Exercise details: Return the lines below exactly as they appear, please, starting with the first and ending with the one that contains "sequential,2.92,0.991,0.0420".

Data to use Block Start

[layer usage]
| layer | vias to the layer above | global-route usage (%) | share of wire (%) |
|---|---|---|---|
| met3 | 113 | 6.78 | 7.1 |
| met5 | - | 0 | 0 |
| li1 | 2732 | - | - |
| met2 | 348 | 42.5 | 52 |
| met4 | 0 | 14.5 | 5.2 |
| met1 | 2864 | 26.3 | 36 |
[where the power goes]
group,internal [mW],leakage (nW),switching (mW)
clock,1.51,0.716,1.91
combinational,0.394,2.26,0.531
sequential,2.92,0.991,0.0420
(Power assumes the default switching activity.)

Data to use Block End

Result below:
[layer usage]
| layer | vias to the layer above | global-route usage (%) | share of wire (%) |
|---|---|---|---|
| met3 | 113 | 6.78 | 7.1 |
| met5 | - | 0 | 0 |
| li1 | 2732 | - | - |
| met2 | 348 | 42.5 | 52 |
| met4 | 0 | 14.5 | 5.2 |
| met1 | 2864 | 26.3 | 36 |
[where the power goes]
group,internal [mW],leakage (nW),switching (mW)
clock,1.51,0.716,1.91
combinational,0.394,2.26,0.531
sequential,2.92,0.991,0.0420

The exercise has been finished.